:: Exercise description ::
Among the lines of data below, reproduce only those from the one with "output mode_q, busy, cfg_err, word_cnt" through the one with "state_q <= state_d;", exactly as they stand, both ends included.
START Given data
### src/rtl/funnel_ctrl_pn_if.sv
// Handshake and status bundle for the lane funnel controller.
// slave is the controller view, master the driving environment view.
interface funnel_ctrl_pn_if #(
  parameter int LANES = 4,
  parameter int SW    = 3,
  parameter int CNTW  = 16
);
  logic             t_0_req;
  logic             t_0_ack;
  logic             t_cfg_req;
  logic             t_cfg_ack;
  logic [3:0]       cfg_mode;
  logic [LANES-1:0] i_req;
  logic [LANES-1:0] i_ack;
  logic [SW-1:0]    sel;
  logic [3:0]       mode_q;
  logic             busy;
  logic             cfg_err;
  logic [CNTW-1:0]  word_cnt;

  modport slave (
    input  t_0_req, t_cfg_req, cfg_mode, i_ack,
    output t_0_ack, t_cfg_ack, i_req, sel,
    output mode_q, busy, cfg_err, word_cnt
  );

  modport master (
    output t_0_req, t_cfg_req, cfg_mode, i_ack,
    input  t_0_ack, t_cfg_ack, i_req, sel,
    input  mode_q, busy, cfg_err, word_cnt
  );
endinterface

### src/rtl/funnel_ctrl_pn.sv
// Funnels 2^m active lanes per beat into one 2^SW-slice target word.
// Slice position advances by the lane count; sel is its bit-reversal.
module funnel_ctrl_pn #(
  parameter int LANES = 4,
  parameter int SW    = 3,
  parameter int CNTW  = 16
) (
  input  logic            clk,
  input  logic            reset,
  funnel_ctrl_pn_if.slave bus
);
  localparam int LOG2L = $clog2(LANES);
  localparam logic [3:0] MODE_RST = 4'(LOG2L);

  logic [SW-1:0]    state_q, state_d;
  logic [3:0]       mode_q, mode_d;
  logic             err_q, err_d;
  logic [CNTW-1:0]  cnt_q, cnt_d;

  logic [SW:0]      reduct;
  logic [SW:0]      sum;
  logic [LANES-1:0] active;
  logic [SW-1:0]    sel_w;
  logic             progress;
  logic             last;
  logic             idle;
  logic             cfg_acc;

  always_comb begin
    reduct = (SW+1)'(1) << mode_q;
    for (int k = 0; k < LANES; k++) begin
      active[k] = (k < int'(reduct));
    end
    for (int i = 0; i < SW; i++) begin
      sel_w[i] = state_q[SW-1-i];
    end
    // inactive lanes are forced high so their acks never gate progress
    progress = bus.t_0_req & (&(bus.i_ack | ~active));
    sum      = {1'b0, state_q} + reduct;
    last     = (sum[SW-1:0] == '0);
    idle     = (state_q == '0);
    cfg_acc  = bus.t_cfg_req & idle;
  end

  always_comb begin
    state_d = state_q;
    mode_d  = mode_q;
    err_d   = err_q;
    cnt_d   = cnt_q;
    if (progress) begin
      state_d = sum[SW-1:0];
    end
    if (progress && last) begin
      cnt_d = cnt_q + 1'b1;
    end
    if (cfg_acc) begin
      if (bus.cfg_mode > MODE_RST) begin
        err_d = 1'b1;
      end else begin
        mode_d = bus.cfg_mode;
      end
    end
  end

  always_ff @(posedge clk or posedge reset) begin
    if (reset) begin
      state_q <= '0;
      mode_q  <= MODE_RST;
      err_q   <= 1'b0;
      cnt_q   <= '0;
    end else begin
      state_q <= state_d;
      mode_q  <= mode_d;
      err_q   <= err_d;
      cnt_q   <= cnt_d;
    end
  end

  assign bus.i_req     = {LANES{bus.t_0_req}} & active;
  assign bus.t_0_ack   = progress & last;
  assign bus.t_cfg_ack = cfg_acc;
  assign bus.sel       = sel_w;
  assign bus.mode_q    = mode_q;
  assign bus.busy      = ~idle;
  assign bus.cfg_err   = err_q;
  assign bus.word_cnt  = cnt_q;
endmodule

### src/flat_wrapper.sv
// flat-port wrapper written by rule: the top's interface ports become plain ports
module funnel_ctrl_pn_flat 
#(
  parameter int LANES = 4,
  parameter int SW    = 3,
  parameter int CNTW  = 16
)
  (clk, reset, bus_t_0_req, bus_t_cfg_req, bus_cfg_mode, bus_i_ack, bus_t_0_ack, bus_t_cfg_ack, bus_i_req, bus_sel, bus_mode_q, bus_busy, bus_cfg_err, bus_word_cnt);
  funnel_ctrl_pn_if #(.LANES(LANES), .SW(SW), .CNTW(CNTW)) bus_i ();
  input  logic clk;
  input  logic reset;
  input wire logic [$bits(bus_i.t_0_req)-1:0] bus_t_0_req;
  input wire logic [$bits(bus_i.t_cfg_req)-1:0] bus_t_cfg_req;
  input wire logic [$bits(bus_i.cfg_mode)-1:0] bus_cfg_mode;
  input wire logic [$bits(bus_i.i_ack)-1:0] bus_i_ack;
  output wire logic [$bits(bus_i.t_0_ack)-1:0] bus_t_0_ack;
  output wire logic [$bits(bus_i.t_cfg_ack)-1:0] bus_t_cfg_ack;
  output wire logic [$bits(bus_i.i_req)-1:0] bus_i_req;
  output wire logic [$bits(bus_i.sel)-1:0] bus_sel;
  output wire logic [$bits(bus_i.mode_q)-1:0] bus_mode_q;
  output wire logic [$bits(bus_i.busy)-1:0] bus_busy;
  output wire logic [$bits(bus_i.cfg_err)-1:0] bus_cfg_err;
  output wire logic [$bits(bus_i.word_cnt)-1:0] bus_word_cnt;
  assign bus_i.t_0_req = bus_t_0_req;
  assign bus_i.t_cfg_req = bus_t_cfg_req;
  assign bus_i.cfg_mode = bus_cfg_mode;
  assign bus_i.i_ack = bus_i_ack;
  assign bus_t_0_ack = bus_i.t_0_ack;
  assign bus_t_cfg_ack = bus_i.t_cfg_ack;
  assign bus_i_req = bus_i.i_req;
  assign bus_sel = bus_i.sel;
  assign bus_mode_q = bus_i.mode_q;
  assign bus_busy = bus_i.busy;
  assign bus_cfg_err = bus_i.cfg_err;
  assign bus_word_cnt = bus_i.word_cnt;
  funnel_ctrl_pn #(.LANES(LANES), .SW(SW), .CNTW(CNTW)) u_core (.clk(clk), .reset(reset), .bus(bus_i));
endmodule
END Given data
START Given data
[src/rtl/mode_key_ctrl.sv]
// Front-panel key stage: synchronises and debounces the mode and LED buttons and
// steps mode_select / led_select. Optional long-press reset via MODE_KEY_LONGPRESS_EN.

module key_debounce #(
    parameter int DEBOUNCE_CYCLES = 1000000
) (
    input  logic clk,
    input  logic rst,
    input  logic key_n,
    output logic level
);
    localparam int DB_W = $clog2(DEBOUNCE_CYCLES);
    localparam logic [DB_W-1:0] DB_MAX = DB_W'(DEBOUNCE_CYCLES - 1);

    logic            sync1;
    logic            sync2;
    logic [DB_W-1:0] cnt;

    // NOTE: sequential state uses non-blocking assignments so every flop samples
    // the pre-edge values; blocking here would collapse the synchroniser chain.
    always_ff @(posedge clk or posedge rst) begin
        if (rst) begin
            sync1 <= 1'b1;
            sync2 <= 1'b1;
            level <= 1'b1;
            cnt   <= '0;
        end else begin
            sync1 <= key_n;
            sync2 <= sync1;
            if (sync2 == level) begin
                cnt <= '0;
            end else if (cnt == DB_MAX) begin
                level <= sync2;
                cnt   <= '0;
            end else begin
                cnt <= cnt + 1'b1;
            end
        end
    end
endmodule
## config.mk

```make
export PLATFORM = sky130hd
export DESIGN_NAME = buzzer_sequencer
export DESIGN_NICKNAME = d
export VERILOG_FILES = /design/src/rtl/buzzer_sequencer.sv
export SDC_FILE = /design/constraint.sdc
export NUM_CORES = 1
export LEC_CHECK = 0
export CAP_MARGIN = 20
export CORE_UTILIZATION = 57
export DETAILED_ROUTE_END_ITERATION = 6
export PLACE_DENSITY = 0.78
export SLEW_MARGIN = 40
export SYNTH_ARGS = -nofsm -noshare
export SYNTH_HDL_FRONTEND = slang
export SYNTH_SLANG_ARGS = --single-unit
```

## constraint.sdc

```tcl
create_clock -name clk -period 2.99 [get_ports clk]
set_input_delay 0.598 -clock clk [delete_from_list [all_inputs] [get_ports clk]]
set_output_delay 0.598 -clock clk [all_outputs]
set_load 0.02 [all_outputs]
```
END Given data
:: Answer section ::
    output mode_q, busy, cfg_err, word_cnt
  );

  modport master (
    output t_0_req, t_cfg_req, cfg_mode, i_ack,
    input  t_0_ack, t_cfg_ack, i_req, sel,
    input  mode_q, busy, cfg_err, word_cnt
  );
endinterface

### src/rtl/funnel_ctrl_pn.sv
// Funnels 2^m active lanes per beat into one 2^SW-slice target word.
// Slice position advances by the lane count; sel is its bit-reversal.
module funnel_ctrl_pn #(
  parameter int LANES = 4,
  parameter int SW    = 3,
  parameter int CNTW  = 16
) (
  input  logic            clk,
  input  logic            reset,
  funnel_ctrl_pn_if.slave bus
);
  localparam int LOG2L = $clog2(LANES);
  localparam logic [3:0] MODE_RST = 4'(LOG2L);

  logic [SW-1:0]    state_q, state_d;
  logic [3:0]       mode_q, mode_d;
  logic             err_q, err_d;
  logic [CNTW-1:0]  cnt_q, cnt_d;

  logic [SW:0]      reduct;
  logic [SW:0]      sum;
  logic [LANES-1:0] active;
  logic [SW-1:0]    sel_w;
  logic             progress;
  logic             last;
  logic             idle;
  logic             cfg_acc;

  always_comb begin
    reduct = (SW+1)'(1) << mode_q;
    for (int k = 0; k < LANES; k++) begin
      active[k] = (k < int'(reduct));
    end
    for (int i = 0; i < SW; i++) begin
      sel_w[i] = state_q[SW-1-i];
    end
    // inactive lanes are forced high so their acks never gate progress
    progress = bus.t_0_req & (&(bus.i_ack | ~active));
    sum      = {1'b0, state_q} + reduct;
    last     = (sum[SW-1:0] == '0);
    idle     = (state_q == '0);
    cfg_acc  = bus.t_cfg_req & idle;
  end

  always_comb begin
    state_d = state_q;
    mode_d  = mode_q;
    err_d   = err_q;
    cnt_d   = cnt_q;
    if (progress) begin
      state_d = sum[SW-1:0];
    end
    if (progress && last) begin
      cnt_d = cnt_q + 1'b1;
    end
    if (cfg_acc) begin
      if (bus.cfg_mode > MODE_RST) begin
        err_d = 1'b1;
      end else begin
        mode_d = bus.cfg_mode;
      end
    end
  end

  always_ff @(posedge clk or posedge reset) begin
    if (reset) begin
      state_q <= '0;
      mode_q  <= MODE_RST;
      err_q   <= 1'b0;
      cnt_q   <= '0;
    end else begin
      state_q <= state_d;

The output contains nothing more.